Dublino respira musica dall’alba alla notte. I pub sono i luoghi di riferimento in cui non solo i gruppi si esibiscono, ma si creano anche fitte reti di connessioni tra persone. Il Temple Bar, ormai eccessivamente turistico, ha lasciato spazio al caratteristico Foggy Dew, al colorato Lotts, al vissuto Liberty Belle e al resiliente Cobblestone. Questi sono soltanto alcuni dei locali che hanno mantenuto quelle radici di irishness che permeano tutta la capitale e i dintorni dell’Irlanda. In questo terreno fertile, band come i Fontaines D.C., i Gurriers, i Murder Capital, Gilla Band e i Kneecap hanno deciso di declinare in modo differente le loro sensazioni sull’Irlanda, rendendola anche un po’ patrimonio dei fan oltremanica. Come hanno fatto? Parlando di eroi, fantasmi, morti, sangue e povertà. La storia dell’Irlanda è permeata di violenza e incanalare questa rabbia in musica non è stato facile. Lo sanno bene i Fontaines D.C. che con A Hero’s Death, il loro secondo album, hanno ragionato attorno ad un concept che avesse come ispirazione The Hostage, l’opera teatrale del drammaturgo irlandese Brendan Behan. Ne hanno consapevolezza anche i Murder Capital che, con la loro spiccata propensione verso il post-punk hardcore, hanno sintetizzato l’amore per la loro terra in una versione più romantica, eterea e sofferta rispetto ad altri gruppi simili. I Gurriers e Gilla Band, due band meno conosciute, stanno vivendo sulla loro pelle la gentrificazione più sfrenata del loro Paese e cantano brani di protesta. Così come anti-sistema sono i Kneecap, terzetto hip-hop nordirlandese che spinge per la riunificazione con i cugini del sud. Basta una passeggiata nel centro di Dublino, tra i quartieri di Stoneybatter e Rialto separate dal fiume Liffey, che si cominciano ad incontrare i primi manifesti del prossimo concerto dei Kneecap in programma a Dublino per il prossimo dicembre. È una città in continuo fermento, che vive per la musica.
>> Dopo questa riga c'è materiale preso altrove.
**config.mk**
```make
export PLATFORM = sky130hd
export DESIGN_NAME = mem_op_decode
export DESIGN_NICKNAME = d
export VERILOG_FILES = /design/src/verilog/lsu_pkg.sv /design/src/verilog/mem_op_decode.sv
export VERILOG_INCLUDE_DIRS = /design/src /design/src/verilog
export SDC_FILE = /design/constraint.sdc
export NUM_CORES = 1
export LEC_CHECK = 0
export BUFFER_PORTS_ARGS = -buffer_cell sky130_fd_sc_hd__buf_2
export CAP_MARGIN = 20
export CORE_MARGIN = 2
export CORE_UTILIZATION = 40
export CTS_CLUSTER_SIZE = 8
export DETAILED_ROUTE_END_ITERATION = 16
export GPL_ROUTABILITY_DRIVEN = 0
export PLACE_DENSITY = 0.8
export RECOVER_POWER = 50
export SYNTH_ARGS = -nofsm -noshare
export SYNTH_HDL_FRONTEND = slang
export SYNTH_SLANG_ARGS = --single-unit
```
**constraint.sdc**
```tcl
create_clock -name clkb -period 3.93 [get_ports clkb]
set_input_delay 0 -clock clkb [delete_from_list [all_inputs] [get_ports clkb]]
set_output_delay 0 -clock clkb [all_outputs]
set_load 0.005 [all_outputs]
```
**src/verilog/lsu_consts.svh**
```systemverilog
// lsu sizing; LSU_MEM_WORDS and LSU_RSP_DEPTH must be powers of two, queue depth at least 4
`ifndef LSU_CONSTS_SVH
`define LSU_CONSTS_SVH

// data and address width
`define LSU_XLEN 32

// data memory depth in 32-bit words
// the word index is the address above the byte offset, modulo this depth
`define LSU_MEM_WORDS 1024

// response queue entries
// three are held back for the two stages in flight and the request being accepted
`define LSU_RSP_DEPTH 4

`endif

```
**src/verilog/lsu_pkg.sv**
```systemverilog
// shared lsu types; holds only the memory operation code, no state enum is needed
package lsu_pkg;

  // decoded memory operation
  // OP_NONE marks instructions that are accepted and dropped
  typedef enum logic [3:0] {
    OP_NONE = 4'd0,
    // loads
    OP_LB   = 4'd1,
    OP_LH   = 4'd2,
    OP_LW   = 4'd3,
    OP_LBU  = 4'd4,
    OP_LHU  = 4'd5,
    // stores
    OP_SB   = 4'd6,
    OP_SH   = 4'd7,
    OP_SW   = 4'd8
  } mem_op_e;

endpackage

```
**src/verilog/mem_op_decode.sv**
```systemverilog
// accepts any instruction; only RV32I loads and stores raise dec_valid, the rest are dropped
`timescale 1ns/100ps
`include "lsu_consts.svh"

module mem_op_decode (
  input  logic                 clkb,
  input  logic                 rstb,
  input  logic                 req_valid,
  output logic                 req_ready,
  input  logic [`LSU_XLEN-1:0] req_instr,
  input  logic [`LSU_XLEN-1:0] req_rs1,
  input  logic [`LSU_XLEN-1:0] req_rs2,
  input  logic                 space_avail,
  output logic                 dec_valid,
  output lsu_pkg::mem_op_e     dec_op,
  output logic [`LSU_XLEN-1:0] dec_addr,
  output logic [`LSU_XLEN-1:0] dec_wdata,
  output logic                 dec_misaligned
);

  localparam logic [6:0] OPC_LOAD  = 7'b0000011;
  localparam logic [6:0] OPC_STORE = 7'b0100011;

  logic [6:0]           opcode;
  logic [2:0]           funct3;
  logic [`LSU_XLEN-1:0] imm_i;
  logic [`LSU_XLEN-1:0] imm_s;
  logic [`LSU_XLEN-1:0] eff_addr;
  lsu_pkg::mem_op_e     op;
  logic                 misaligned;
  logic                 accept;

  // ready follows queue space only
  assign req_ready = space_avail;
  assign accept    = req_valid && req_ready;

  assign opcode = req_instr[6:0];
  assign funct3 = req_instr[14:12];

  // sign extended I-type and S-type immediates
  assign imm_i = {{(`LSU_XLEN-12){req_instr[31]}}, req_instr[31:20]};
  assign imm_s = {{(`LSU_XLEN-12){req_instr[31]}}, req_instr[31:25], req_instr[11:7]};

  assign eff_addr = req_rs1 + ((opcode == OPC_STORE) ? imm_s : imm_i);

  always_comb begin
    op = lsu_pkg::OP_NONE;
    if (opcode == OPC_LOAD) begin
      case (funct3)
        3'b000:  op = lsu_pkg::OP_LB;
        3'b001:  op = lsu_pkg::OP_LH;
        3'b010:  op = lsu_pkg::OP_LW;
        3'b100:  op = lsu_pkg::OP_LBU;
        3'b101:  op = lsu_pkg::OP_LHU;
        default: op = lsu_pkg::OP_NONE;
      endcase
    end else if (opcode == OPC_STORE) begin
      case (funct3)
        3'b000:  op = lsu_pkg::OP_SB;
        3'b001:  op = lsu_pkg::OP_SH;
        3'b010:  op = lsu_pkg::OP_SW;
        default: op = lsu_pkg::OP_NONE;
      endcase
    end
  end

  // halfwords need even addresses, words need a multiple of four
  always_comb begin
    case (op)
      lsu_pkg::OP_LH, lsu_pkg::OP_LHU, lsu_pkg::OP_SH: misaligned = eff_addr[0];
      lsu_pkg::OP_LW, lsu_pkg::OP_SW:                  misaligned = |eff_addr[1:0];
      default:                                         misaligned = 1'b0;
    endcase
  end

  always_ff @(posedge clkb) begin
    if (rstb) begin
      dec_valid <= 1'b0;
    end else begin
      dec_valid <= accept && (op != lsu_pkg::OP_NONE);
    end
  end

  always_ff @(posedge clkb) begin
    if (accept) begin
      dec_op         <= op;
      dec_addr       <= eff_addr;
      dec_wdata      <= req_rs2;
      dec_misaligned <= misaligned;
    end
  end

endmodule
```
==> impl_results.md, run 1 <==
- Outcome: finished with violations
- Failing checks: max-capacitance violations, max-slew violations
- Placed Cells: around 660
- Fin Setup TNS: 0 ns
- Worst Hold Class: primary input to flip-flop
- Clk root buf: clkbuf_8
- Worst-path maximum fanout: 6
- Placed cell area: between 5000 and 6000 µm²
- Area leader, netlist: edfxtp_1
- Met1 Wirelength: between 4 and 5 mm
- Via/cell ratio: 5.234
- WL met2: about 5.4 mm
- PortBufs: ~170
- Gate Count Post-Synth: 371
- Detail Placement HPWL: 8.060 mm
- Num CTS Buffers: 9
- Clock power share: 0.271
- Maximum operating frequency: about 0.31 GHz
- Leakage: about 2.3 nW
- Final ANT Viol Nets: 0
- Max-cap violations: 1
- Final Non-Filler Cells: ~700
- Synth top area cells: edfxtp_1, ha_1, xnor2_1
- Top Metal Used: met4
- RSZ-0062 raised after global routing: false
- Launch point of the worst hold path: req_instr[13]
- PnR Total Power: 0.001959 W
- Met3 routed WL: a little over 800 µm
- Antenna violations before repair: 0
- # IOs: 171
- Slew @ Worst Pin: around 2.0 ns
- Mapped Nets: around 500
- CTS Buffer Depth: 2
- Worst Hold Endpoint: dec_op[2]$_DFFE_PP_
- Routed via count: approximately 3,700
- Overall die area: approximately 11,000 µm²
- Final Cell Area: around 5600 µm²
- WP data required: roughly 4 ns
- Rows: 37
- Cells along the critical path: buf_2 -> nor4_1 -> nand4_1 -> mux2_2 -> ha_1 -> inv_1 -> fa_1 -> and2b_4 -> o2111ai_4 -> a211oi_2 -> nor2_1 -> a211oi_1 -> a31oi_1 -> xnor2_1
- Initial drt markers: around 230
- Clock slew at reported path FFs: 0.07 ns
- Sequential share of power: 0.472
- Combinational share of power: 0.257
- WP buf/inv: 2
- Crit path launch type: primary input
- Hold Vio Cnt, Final: 0
- Area Growth Syn to Fin: 33.92%
- Post-CTS Setup Inserts: 0
- Count of state elements after synthesis: 70
- PD cells: around 350 nW/µm²
- Core Box Area: ~10,000 µm²
- Final setup fails: 0
- Async SR Flop Fraction: 0
- CTS tree: done
- Final Max Slew Viols: 33
- Top_reg_cell synth: edfxtp_1
- Ant. Diodes: 0
- Ratio of cells with drive above 1 in the final layout: 0.3024
- WL per Instance: about 15 µm
- DRC: 0
- Total Routing Usage GR: 0.1877
- Net Sw Power: approximately 0.00054 W
- Pin count of the biggest net entering global routing: 40
- Setup crit end kind: flip-flop
- Crit share post-route: 0.8088
- Cell Area, Synth: approximately 4200 µm²
- Critical Path AT: about 3.3 ns
- Cell family with most CP delay: simple AND/OR/NAND/NOR gates
- Vias in the first global route: roughly 3,600
- Crit Path Class: primary input to flip-flop
- H-tree levels: 3
- Hold Path Depth: 2
- CP max stage delay: 0.39 ns
- Register area: ~2100 µm²
- Die Wd: 106.2 µm
- Sequential cell area fraction in the yosys report: 0.5006
- Synth warn: 0
- Synthesized area per cell: around 11 µm²
- Starting Density: 0.4085
- Sink Count: 70
- Die Height: 106.2 µm
- Commonest non-fill, non-tap cell in the layout: buf_2
- Hold-fix buffers, CTS: 34
- First-pass GRT wire length: 16.50 mm
- 1st-pass router iterations: 5
- Post-synth cell types: 58
- Max-slew headroom at the worst pin: -0.3090
- Remaining global-route overflow: 0
- # fillers: between 800 and 900
- Commonest cells after routing, fill and taps aside: buf_2, edfxtp_1, dlygate4sd3_1
- Switch share: 0.2733
- Top cell type's share of synthesized area: 0.4958
- Critical Path Start: req_instr[3]
- CP max-delay cell: fa_1
- Post-synth EDFFs: just under 70
- Worst VDD drop: 195.4 µV
- Multi-input gate area: between 1500 and 2000 µm²
- # nets final: 700
- Minimum clock period: approximately 3.2 ns
- Internal Power: about 0.0014 W
- Post-cts sizing count: 0
- Routed wire length: 10.59 mm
Perché l’unica soluzione per i giovani dublinesi appare sempre più quella di gridare al microfono e far esaltare il pubblico con un muro di suoni, facendo venire fuori la rabbia dalle persone. In particolare, il punk nasce sempre dove c’è aggressività, frustrazione, rivolta contro il potere costituito. E, allora, il post-punk cerca di andare oltre. I Love You dei Fontaines D.C. sintetizza alla perfezione questo sentimento: “And I’m heading for the cokeys, I will tell ‘em ‘bout it all/About the gall of Fine Gael and the fail of Fianna Fáil/And now the flowers read like broadsheets, every young man wants to die” (“E sto andando a bere, gli racconterò tutto/Della sfacciataggine del Fine Gael e del fallimento del Fianna Fáil/E adesso i fiori si leggono come fogli di giornale, ogni giovane vuole morire”). I due partiti principali del Parlamento irlandese, il Fine Gael e il Fianna Fáil, sono messi alla berlina dal cantante Grian Chatten. I giovani non hanno più futuro, vogliono andare via dalla capitale, ma nonostante tutto l’amore incondizionato per la propria città prende il sopravvento. Il risultato è questa dicotomia in cui partire dalla propria città natale fa male, malissimo ma forse è l’unica via necessaria per tentare di avere un futuro. Il lamento funebre dei Fontaines con I Love You è ancora più forte in In ár gCroíthe go deo, carica di frustrazione per Dublino, una città dalle tante anime e controversie. Le stesse problematiche che affliggono la città rappata dai Kneecap che in C.E.A.R.T.A. rivendicano le proprie radici cantando direttamente in gaelico: “C.E.A.R.T.A./Is cuma liom sa foc faoi aon gharda/Dúidín lasta, tá mise ró-ghasta/Ní fheicfidh tú mise i mo sheasamh ró-fhada” (“Diritti/Non me ne frega un cazzo di nessuna forza dell’ordine/Sono troppo veloce/Non mi vedrete stare in piedi a lungo”). In questo caso il focus è Belfast ma i disagi sono comuni.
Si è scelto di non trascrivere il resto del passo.